5. The lock system defined in claim 4 wherein the control means further carries out the steps of:

when the synchronization-code decoder of the receiver receives a synchronization signal it is not currently set to, resetting the synchronization-code decoder to respond to the first of the synchronization signals; and

automatically resetting the synchronization-code generator transmitter on special actuation to emit the first of the synchronization signals when the lock is not opened immediately on special actuation of the transmitter.

6. The lock system defined in claim 4 wherein the control means further carries out the step of

substantially reducing transmitting power of the transmitter during special actuation.

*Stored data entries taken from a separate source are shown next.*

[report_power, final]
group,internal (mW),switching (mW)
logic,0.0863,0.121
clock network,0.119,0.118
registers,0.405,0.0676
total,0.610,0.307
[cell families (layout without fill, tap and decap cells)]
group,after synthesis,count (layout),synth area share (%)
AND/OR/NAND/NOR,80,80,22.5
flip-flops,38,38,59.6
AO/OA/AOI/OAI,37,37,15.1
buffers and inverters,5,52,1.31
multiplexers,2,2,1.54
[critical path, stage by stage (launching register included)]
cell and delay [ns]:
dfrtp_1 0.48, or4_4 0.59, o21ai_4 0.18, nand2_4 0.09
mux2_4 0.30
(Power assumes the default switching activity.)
==> src/rtl/hub75_rx.sv <==
// HUB75 panel-side receiver: synchronises the HUB75 pins, shifts in column data, and replays each latched row as a valid/ready pixel stream.
// Optional FM6126 register-write decoding is enabled by defining HUB75_RX_FM6126_EN.
module hub75_rx #(
  parameter int WIDTH = 64,
  parameter int ADDR_W = 5,
  localparam int XW = $clog2(WIDTH)
) (
  input  logic              clk,
  input  logic              reset,
  input  logic [2:0]        hub_rgb0,
  input  logic [2:0]        hub_rgb1,
  input  logic [ADDR_W-1:0] hub_addr,
  input  logic              hub_blank,
  input  logic              hub_latch,
  input  logic              hub_sclk,
  output logic              pix_valid,
  input  logic              pix_ready,
  output logic [XW-1:0]     pix_x,
  output logic [ADDR_W-1:0] pix_row,
  output logic [2:0]        pix_rgb0,
  output logic [2:0]        pix_rgb1,
  output logic              row_done,
  output logic              overrun,
  output logic              col_err,
  output logic              panel_on
`ifdef HUB75_RX_FM6126_EN
  ,
  output logic [15:0]       fm_r1,
  output logic [15:0]       fm_r2,
  output logic [1:0]        fm_wr
`endif
);

  localparam int CW = $clog2(WIDTH + 2);
  localparam int SW = 6 + ADDR_W + 3;
  // The blank bit resets high so panel_on stays low until a real level arrives.
  localparam logic [SW-1:0] SYNC_RST = SW'(4);

  typedef enum logic [1:0] {S_IDLE, S_EMIT, S_DONE} state_t;

  logic [SW-1:0]     s1_q, s2_q;
  logic              sclk_s3_q, latch_s3_q;
  logic [ADDR_W-1:0] addr_s3_q;
  logic [5:0]        rgb_s2;
  logic              sclk_rise, latch_rise, latch_fall;

  always_ff @(posedge clk or posedge reset) begin
    if (reset) begin
      s1_q       <= SYNC_RST;
      s2_q       <= SYNC_RST;
      sclk_s3_q  <= 1'b0;
      latch_s3_q <= 1'b0;
      addr_s3_q  <= '0;
    end else begin
      s1_q       <= {hub_rgb0, hub_rgb1, hub_addr, hub_blank, hub_latch, hub_sclk};
      s2_q       <= s1_q;
      sclk_s3_q  <= s2_q[0];
      latch_s3_q <= s2_q[1];
      addr_s3_q  <= s2_q[3 +: ADDR_W];
    end
  end

  assign rgb_s2     = s2_q[SW-1 -: 6];
  assign sclk_rise  = s2_q[0] & ~sclk_s3_q;
  assign latch_rise = s2_q[1] & ~latch_s3_q;
  assign latch_fall = ~s2_q[1] & latch_s3_q;

  // Newest column enters at the top so index 0 always holds the oldest one.
  logic [5:0] sr_q   [WIDTH];
  logic [5:0] hold_q [WIDTH];
  logic       commit_q;
  state_t     state_q;
  logic       hold_take;

  assign hold_take = commit_q && (state_q == S_IDLE);

  genvar gi;
  generate
    for (gi = 0; gi < WIDTH; gi++) begin : g_col
      if (gi == WIDTH - 1) begin : g_tail
        always_ff @(posedge clk or posedge reset) begin
          if (reset)          sr_q[gi] <= '0;
          else if (sclk_rise) sr_q[gi] <= rgb_s2;
        end
      end else begin : g_body
        always_ff @(posedge clk or posedge reset) begin
          if (reset)          sr_q[gi] <= '0;
          else if (sclk_rise) sr_q[gi] <= sr_q[gi+1];
        end
      end
      always_ff @(posedge clk or posedge reset) begin
        if (reset)          hold_q[gi] <= '0;
        else if (hold_take) hold_q[gi] <= sr_q[gi];
      end
    end
  endgenerate

  logic [CW-1:0] col_cnt_q;
  logic [6:0]    lat_cnt_q;

  always_ff @(posedge clk or posedge reset) begin
    if (reset) begin
      col_cnt_q <= '0;
      lat_cnt_q <= '0;
    end else begin
      if (latch_fall)
        col_cnt_q <= '0;
      else if (sclk_rise && col_cnt_q != CW'(WIDTH + 1))
        col_cnt_q <= col_cnt_q + CW'(1);
      if (latch_rise)
        lat_cnt_q <= '0;
      else if (sclk_rise && s2_q[1] && lat_cnt_q != 7'h7F)
        lat_cnt_q <= lat_cnt_q + 7'd1;
    end
  end

  // Classify the latch fall: row commit, register write or length error.
  logic       row_ok, bad_len;
  logic [1:0] fm_hit;

  always_comb begin
    row_ok  = 1'b1;
    fm_hit  = 2'b00;
    bad_len = (col_cnt_q != CW'(WIDTH)) && (lat_cnt_q == 7'd0);
`ifdef HUB75_RX_FM6126_EN
    row_ok  = (lat_cnt_q == 7'd0);
    fm_hit  = {lat_cnt_q == 7'd12, lat_cnt_q == 7'd11};
    if (!row_ok && fm_hit == 2'b00) bad_len = 1'b1;
`endif
  end

  logic col_err_q, panel_on_q;

  always_ff @(posedge clk or posedge reset) begin
    if (reset) begin
      commit_q   <= 1'b0;
      col_err_q  <= 1'b0;
      panel_on_q <= 1'b0;
    end else begin
      commit_q   <= latch_fall && row_ok;
      col_err_q  <= latch_fall && bad_len;
      panel_on_q <= ~s2_q[2];
    end
  end

`ifdef HUB75_RX_FM6126_EN
  logic [15:0] fm_cap;
  logic [15:0] fm_r1_q, fm_r2_q;
  logic [1:0]  fm_wr_q;

  for (gi = 0; gi < 16; gi++) begin : g_fm
    assign fm_cap[gi] = sr_q[WIDTH-1-gi][3];
  end

  always_ff @(posedge clk or posedge reset) begin
    if (reset) begin
      fm_r1_q <= '0;
      fm_r2_q <= '0;
      fm_wr_q <= '0;
    end else begin
      fm_wr_q <= latch_fall ? fm_hit : 2'b00;
      if (latch_fall && fm_hit[0]) fm_r1_q <= fm_cap;
      if (latch_fall && fm_hit[1]) fm_r2_q <= fm_cap;
    end
  end

  assign fm_r1 = fm_r1_q;
  assign fm_r2 = fm_r2_q;
  assign fm_wr = fm_wr_q;
`endif

  logic              pix_valid_q, row_done_q, overrun_q;
  logic [XW-1:0]     pix_x_q, x_next;
  logic [ADDR_W-1:0] pix_row_q;
  logic [5:0]        pix_rgb_q;

  assign x_next = pix_x_q + XW'(1);

  always_ff @(posedge clk or posedge reset) begin
    if (reset) begin
      state_q     <= S_IDLE;
      pix_valid_q <= 1'b0;
      pix_x_q     <= '0;
      pix_row_q   <= '0;
      pix_rgb_q   <= '0;
      row_done_q  <= 1'b0;
      overrun_q   <= 1'b0;
    end else begin
      row_done_q <= 1'b0;
      if (commit_q && state_q != S_IDLE) overrun_q <= 1'b1;
      case (state_q)
        S_IDLE: begin
          // Hold buffer is written this same edge, so beat 0 comes straight from the shifter.
          if (commit_q) begin
            state_q     <= S_EMIT;
            pix_valid_q <= 1'b1;
            pix_x_q     <= '0;
            pix_rgb_q   <= sr_q[0];
            pix_row_q   <= addr_s3_q;
          end
        end
        S_EMIT: begin
          if (pix_ready) begin
            if (pix_x_q == XW'(WIDTH - 1)) begin
              state_q     <= S_DONE;
              pix_valid_q <= 1'b0;
              row_done_q  <= 1'b1;
            end else begin
              pix_x_q   <= x_next;
              pix_rgb_q <= hold_q[x_next];
            end
          end
        end
        default: state_q <= S_IDLE;
      endcase
    end
  end

  assign pix_valid = pix_valid_q;
  assign pix_x     = pix_x_q;
  assign pix_row   = pix_row_q;
  assign pix_rgb0  = pix_rgb_q[5:3];
  assign pix_rgb1  = pix_rgb_q[2:0];
  assign row_done  = row_done_q;
  assign overrun   = overrun_q;
  assign col_err   = col_err_q;
  assign panel_on  = panel_on_q;

endmodule
==> config.mk <==
export PLATFORM = sky130hd
export DESIGN_NAME = rx_frame_parser
export DESIGN_NICKNAME = d
export VERILOG_FILES = /design/src/rtl/rx_frame_parser.sv
export SDC_FILE = /design/constraint.sdc
export NUM_CORES = 1
export LEC_CHECK = 0
export ABC_AREA = 1
export BUFFER_PORTS_ARGS = -buffer_cell sky130_fd_sc_hd__buf_2
export CAP_MARGIN = 20
export CORE_ASPECT_RATIO = 0.75
export CORE_MARGIN = 8
export CORE_UTILIZATION = 50
export DETAILED_ROUTE_END_ITERATION = 10
export MAX_ROUTING_LAYER = met4
export PLACE_DENSITY_LB_ADDON = 0.08
export REMOVE_ABC_BUFFERS = 1
export SYNTH_ARGS = -nofsm -noshare
export SYNTH_HDL_FRONTEND = slang
export SYNTH_SLANG_ARGS = --single-unit
==> constraint.sdc <==
create_clock -name clk_i -period 3.91 [get_ports clk_i]
set_input_delay 0.5865 -clock clk_i [delete_from_list [all_inputs] [get_ports clk_i]]
set_output_delay 0.5865 -clock clk_i [all_outputs]
set_load 0.005 [all_outputs]
==> src/rtl/rx_frame_parser.sv <==
// rx_frame_parser: recovers framed payloads from a deserializer word stream.
// Frame layout is SOF, LEN, LEN payload words, CHK where CHK is the XOR of LEN
// and every payload word. A frame whose checksum matches is buffered and then
// replayed on a valid/ready output stream. Words arriving while the buffer is
// being drained cannot be parsed (upstream has no backpressure) and are
// counted instead.
module rx_frame_parser #(
    parameter int                    DATA_WIDTH = 8,
    parameter int                    MAX_LEN    = 16,
    parameter logic [DATA_WIDTH-1:0] SOF_WORD   = DATA_WIDTH'(8'hA5)
) (
    input  logic                  clk_i,
    input  logic                  rst_i,
    input  logic [DATA_WIDTH-1:0] data_in_i,
    input  logic                  valid_in_i,
    output logic [DATA_WIDTH-1:0] m_data_o,
    output logic                  m_valid_o,
    input  logic                  m_ready_i,
    output logic                  m_last_o,
    output logic                  frame_ok_o,
    output logic                  frame_err_o,
    output logic [7:0]            drop_cnt_o
);

    localparam int                    IDX_W     = $clog2(MAX_LEN + 1);
    localparam logic [IDX_W-1:0]      ONE_IDX   = IDX_W'(1);
    localparam logic [DATA_WIDTH-1:0] MAX_LEN_W = DATA_WIDTH'(MAX_LEN);
    localparam logic [DATA_WIDTH-1:0] ZERO_W    = DATA_WIDTH'(0);
    localparam logic [7:0]            DROP_MAX  = 8'hFF;

    typedef enum logic [2:0] {
        ST_IDLE    = 3'd0,
        ST_LEN     = 3'd1,
        ST_PAYLOAD = 3'd2,
        ST_CHK     = 3'd3,
        ST_DRAIN   = 3'd4
    } state_t;

    // Running checksum step: the frame check word is a plain XOR fold.
    function automatic logic [DATA_WIDTH-1:0] chk_fold(
        input logic [DATA_WIDTH-1:0] acc,
        input logic [DATA_WIDTH-1:0] word
    );
        return acc ^ word;
    endfunction

    state_t                state_r;
    state_t                state_n_s;
    logic [IDX_W-1:0]      len_r;
    logic [IDX_W-1:0]      wr_idx_r;
    logic [IDX_W-1:0]      rd_idx_r;
    logic [DATA_WIDTH-1:0] chk_r;
    logic [DATA_WIDTH-1:0] buf_r [MAX_LEN];
    logic [DATA_WIDTH-1:0] m_data_r;
    logic                  m_valid_r;
    logic                  m_last_r;
    logic                  frame_ok_r;
    logic                  frame_err_r;
    logic [7:0]            drop_cnt_r;

    logic                  ok_s;
    logic                  err_s;
    logic                  len_load_s;
    logic                  pay_wr_s;
    logic                  drop_s;
    logic                  hs_s;
    logic [IDX_W-1:0]      len_last_s;
    logic [IDX_W-1:0]      rd_next_s;
    logic [DATA_WIDTH-1:0] buf_next_s;

    // Buffer read-ahead: the word that follows the one currently presented.
    always_comb begin
        len_last_s = len_r - ONE_IDX;
        rd_next_s  = rd_idx_r + ONE_IDX;
        buf_next_s = ZERO_W;
        for (int i = 0; i < MAX_LEN; i++) begin
            buf_next_s = (rd_next_s == IDX_W'(i)) ? buf_r[i] : buf_next_s;
        end
    end

    // Parser next-state and per-cycle control strobes.
    always_comb begin
        state_n_s  = state_r;
        ok_s       = 1'b0;
        err_s      = 1'b0;
        len_load_s = 1'b0;
        pay_wr_s   = 1'b0;
        drop_s     = 1'b0;
        hs_s       = 1'b0;
        case (state_r)
            ST_IDLE: begin
                if (valid_in_i && (data_in_i == SOF_WORD)) begin
                    state_n_s = ST_LEN;
                end else begin
                    state_n_s = ST_IDLE;
                end
            end
            ST_LEN: begin
                if (valid_in_i) begin
                    if ((data_in_i == ZERO_W) || (data_in_i > MAX_LEN_W)) begin
                        err_s     = 1'b1;
                        state_n_s = ST_IDLE;
                    end else begin
                        len_load_s = 1'b1;
                        state_n_s  = ST_PAYLOAD;
                    end
                end else begin
                    state_n_s = ST_LEN;
                end
            end
            ST_PAYLOAD: begin
                if (valid_in_i) begin
                    pay_wr_s = 1'b1;
                    if (wr_idx_r == len_last_s) begin
                        state_n_s = ST_CHK;
                    end else begin
                        state_n_s = ST_PAYLOAD;
                    end
                end else begin
                    state_n_s = ST_PAYLOAD;
                end
            end
            ST_CHK: begin
                if (valid_in_i) begin
                    if (data_in_i == chk_r) begin
                        ok_s      = 1'b1;
                        state_n_s = ST_DRAIN;
                    end else begin
                        err_s     = 1'b1;
                        state_n_s = ST_IDLE;
                    end
                end else begin
                    state_n_s = ST_CHK;
                end
            end
            ST_DRAIN: begin
                drop_s = valid_in_i;
                if (m_valid_r && m_ready_i) begin
                    hs_s = 1'b1;
                    if (m_last_r) begin
                        state_n_s = ST_IDLE;
                    end else begin
                        state_n_s = ST_DRAIN;
                    end
                end else begin
                    state_n_s = ST_DRAIN;
                end
            end
            default: begin
                state_n_s = ST_IDLE;
            end
        endcase
    end

    // State register.
    always_ff @(posedge clk_i) begin
        if (rst_i) begin
            state_r <= ST_IDLE;
        end else begin
            state_r <= state_n_s;
        end
    end

    // Frame capture: stored length, write index and running checksum.
    always_ff @(posedge clk_i) begin
        if (rst_i) begin
            len_r    <= '0;
            wr_idx_r <= '0;
            chk_r    <= ZERO_W;
        end else if (len_load_s) begin
            len_r    <= data_in_i[IDX_W-1:0];
            wr_idx_r <= '0;
            chk_r    <= data_in_i;
        end else if (pay_wr_s) begin
            wr_idx_r <= wr_idx_r + ONE_IDX;
            chk_r    <= chk_fold(chk_r, data_in_i);
        end else begin
            len_r    <= len_r;
            wr_idx_r <= wr_idx_r;
            chk_r    <= chk_r;
        end
    end

    // Payload buffer; contents are only meaningful once a frame has checked good.
    always_ff @(posedge clk_i) begin
        for (int i = 0; i < MAX_LEN; i++) begin
            if (pay_wr_s && (wr_idx_r == IDX_W'(i))) begin
                buf_r[i] <= data_in_i;
            end
        end
    end

    // Output stream: load the first word on a good check, advance on handshake.
    always_ff @(posedge clk_i) begin
        if (rst_i) begin
            rd_idx_r  <= '0;
            m_data_r  <= ZERO_W;
            m_valid_r <= 1'b0;
            m_last_r  <= 1'b0;
        end else if (ok_s) begin
            rd_idx_r  <= '0;
            m_data_r  <= buf_r[0];
            m_valid_r <= 1'b1;
            m_last_r  <= (len_r == ONE_IDX);
        end else if (hs_s) begin
            if (m_last_r) begin
                m_valid_r <= 1'b0;
                m_last_r  <= 1'b0;
            end else begin
                rd_idx_r <= rd_next_s;
                m_data_r <= buf_next_s;
                m_last_r <= (rd_next_s == len_last_s);
            end
        end else begin
            rd_idx_r <= rd_idx_r;
        end
    end

    // Status pulses, one cycle after the deciding word, and saturating drop count.
    always_ff @(posedge clk_i) begin
        if (rst_i) begin
            frame_ok_r  <= 1'b0;
            frame_err_r <= 1'b0;
            drop_cnt_r  <= 8'h00;
        end else begin
            frame_ok_r  <= ok_s;
            frame_err_r <= err_s;
            if (drop_s && (drop_cnt_r != DROP_MAX)) begin
                drop_cnt_r <= drop_cnt_r + 8'h01;
            end
        end
    end

    assign m_data_o    = m_data_r;
    assign m_valid_o   = m_valid_r;
    assign m_last_o    = m_last_r;
    assign frame_ok_o  = frame_ok_r;
    assign frame_err_o = frame_err_r;
    assign drop_cnt_o  = drop_cnt_r;

endmodule

==> flow_metrics.py <==
metrics = {
    "cts": {
        "clock_sinks": 174,
        "cts.clk_slew.worst_paths_ns": 0.07,
        "clk_latency_ns": 0.43,
        "postCtsSetupBuffers": 0,
        "cts_tree": "yes",
        "clockBufferDepth": 2,
        "hold_buffers": 0,
        "postCtsResizedCells": 0,
        "htreeDepth": 4,
        "root_buffer": "clkbuf_16",
        "cts-buffers-inserted": 17,
    },
    "yosys": {
        "ys_ff_latch": 174,
        "synth_cell_types": 37,
        "yosysWarnings": 0,
        "synth_area_um2": 7860,
        "avgSynthCellArea_um2": 9.59,
        "synthArstFlopShare_pct": 0,
        "synthCells": 820,
        "synth_edf_count": 128,
        "synth_seq_area_share_pct": 60.6,
        "synth_flop_cell": "edfxtp_1",
    },
    "place": {
        "dpl.hpwl_um": 14100,
        "gp_congestion": 0.947,
        "port_buffers": 31,
    },
    "global_route": {
        "antenna_found_initial": 0,
        "gr-usage-all-layers_pct": 20.2,
        "overflow": 0,
        "first_global_vias": 5633,
        "grt_pass1_wl_um": 30800,
        "grt_max_degree": 26,
    },
    "critical_path": {
        "critPathKind": "reg2reg",
        "reg2regPathDepth": 24,
        "regToRegEndpoint": "m_data_o[2]$_SDFFE_PP0P_",
        "regToRegSetupSlack_ns": 0.66,
        "r2r_start": "rd_idx_r[0]$_SDFFE_PP0P_",
        "crit_path_start_kind": "register",
        "endpoint_kind": "register",
        "cp_max_fo": 12,
        "crit_required_ns": 4.21,
        "worstPathArrival_ns": 3.55,
        "crit_start": "rd_idx_r[0]$_SDFFE_PP0P_",
    },
    "detailed_routing": {
        "drtIter0Drc": 694,
        "vias": 5976,
        "routedWlPerCell_um": 18.3,
        "wl_um": 19800,
        "dr.pass1.iters": 5,
        "ant_nets": 0,
        "drc": 0,
        "viasPerCell": 5.52,
    },
    "finish": {
        "nNetsFinal": 890,
        "mostFrequentLayoutCells": "171 x nand2_1, 128 x edfxtp_1, 99 x nor2_1",
        "layout_commonest_cell": "nand2_1",
        "drive_gt1_share_pct": 12.1,
        "antenna_cells": 0,
        "syn_to_final_growth_pct": 12.7,
    },
    "timing": {
        "whs_ns": 0.444,
        "fin_crit_sh_pct": 83.1,
        "finalSetupViolations": 0,
        "report.final.slew_viol_count": 0,
        "skew_ns": 0.0109,
        "rsz0062_at_grt": "no",
        "finalCriticalPeriod_ns": 3.25,
        "fmax_ghz": 0.308,
        "tightest_slew_ns": 0.854,
        "hold_viol_final": 0,
        "setup_tns_ns": 0,
        "slew-limit-headroom_pct": 42.8,
    },
    "floorplanning": {
        "core_area_um2": 15300,
        "dieArea_um2": 20000,
        "rows": 39,
        "ios": 32,
        "die_x_um": 161,
        "die_h_um": 125,
        "initial_utilization_pct": 51.3,
    },
    "power_and_ir_drop": {
        "peakVddDrop_mv": 0.269,
        "power_density_nw_per_um2": 419,
        "leakage_nw": 3.33,
        "power_frac_comb_pct": 1.9,
        "p_int_mw": 2.89,
        "power.switching_mw": 0.825,
        "p_sw_share_pct": 22.2,
        "clockPowerShare_pct": 44.9,
        "pwr-share-seq_pct": 53.2,
    },
    "job": {
        "maxCapViolCount": 0,
    },
    "outcome": {
        "status": "completed",
    },
    "hold_path": {
        "min_path_type": "in2reg",
        "holdPathStages": 3,
        "min_to": "frame_err_o$_SDFF_PP0_",
        "hp-start": "valid_in_i",
    },
}
## cells in the mapped netlist, types with 9 or more instances
| library cell | instances | area (µm²) |
|---|---|---|
| clkbuf_1 | 12 | 45.0 |
| inv_1 | 71 | 267 |
| nor2_1 | 99 | 372 |
| nand4_1 | 15 | 93.8 |
| nand2_1 | 171 | 642 |
| o21ai_0 | 27 | 135 |
| ha_1 | 13 | 163 |
| xor2_1 | 13 | 114 |
| a21oi_1 | 71 | 355 |
| edfxtp_1 | 128 | 3840 |
| nor3_1 | 9 | 45.0 |
| nand3_1 | 66 | 330 |
| dfxtp_1 | 46 | 921 |
$ cat src/rtl/step_ctl_if.sv
// Command channel into the step controller.
// Handshake: a command transfers at a rising clk edge where cmd_valid and
// cmd_ready are both high; cmd_op/cmd_count must be stable while cmd_valid
// is high; cmd_ready may depend combinationally on cmd_op.
interface step_ctl_if #(
  parameter int CNT_W = 8
);
  logic             cmd_valid;
  logic             cmd_ready;
  logic [1:0]       cmd_op;
  logic [CNT_W-1:0] cmd_count;

  modport master (
    output cmd_valid,
    output cmd_op,
    output cmd_count,
    input  cmd_ready
  );

  modport slave (
    input  cmd_valid,
    input  cmd_op,
    input  cmd_count,
    output cmd_ready
  );
endinterface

7. A method of operating a remote-control lock system having

a transmitter provided with a main-code generator that can emit any of a set formed of a multiplicity of differently coded main-code signals and with a synchronization-code generator that can emit any of a set formed of a multiplicity of differently coded synchronization signals different from the main-code signals, the transmitter being capable of operating at a relatively high power for transmission at least of the main signals over a substantial distance and at a relatively low power only capable of transmitting at least the main signals over a very small distance,

a receiver provided with a main-code decoder that can be set to respond to any of the signals and with a synchronization-code decoder that can be set to respond to any of the synchronization signals,

control means for resetting the main-code decoder of the receiver to a predetermined one of the main-code signals on receiving by the synchronization-code decoder of the synchronization signal it is set to, and

a lock operable by the receiver when its main-code decoder receives the main-code signal it is set to, the method comprising the steps of:

initially setting the main-code generator of the transmitter to emit at high power on normal actuation a predetermined one of the succession of main signals, also initially setting the synchronization-code generator of the transmitter to emit on special actuation of the transmitter at low power a predetermined one of the succession of synchronization signals, and also initially setting the main-code decoder of the receiver to respond to the predetermined one of the main signals and the synchronization-code decoder of the receiver to the predetermined one of the synchronization signals;

thereafter on normal actuation of the transmitter, after each emission by the main-code generator of the transmitter and reception by the main-code decoder of the receiver of the main signal they are both set to, resetting the main-code generator and decoder to the next of the main signals in the succession except after the last main signal of the succession has been emitted and received in which case the main-code generator and decoder are reset to the first of the succession of main signals;

thereafter on special actuation of the transmitter, after each low-power emission by the synchronization-code generator of the transmitter and reception by the synchronization-code decoder of the synchronization signal they are both set to and after reception by the main-code decoder of the receiver of a main signal the main-code decoder is not set to, resetting the transmitter and receiver to the next of the synchronization signals in the succession except after the last synchronization signal of the succession has been emitted and received in which case the synchronization-code generator and decoder are reset to the first of the succession of synchronization signals; and

resetting the main-code generator to the predetermined one of the main signals on emission of a synchronization signal.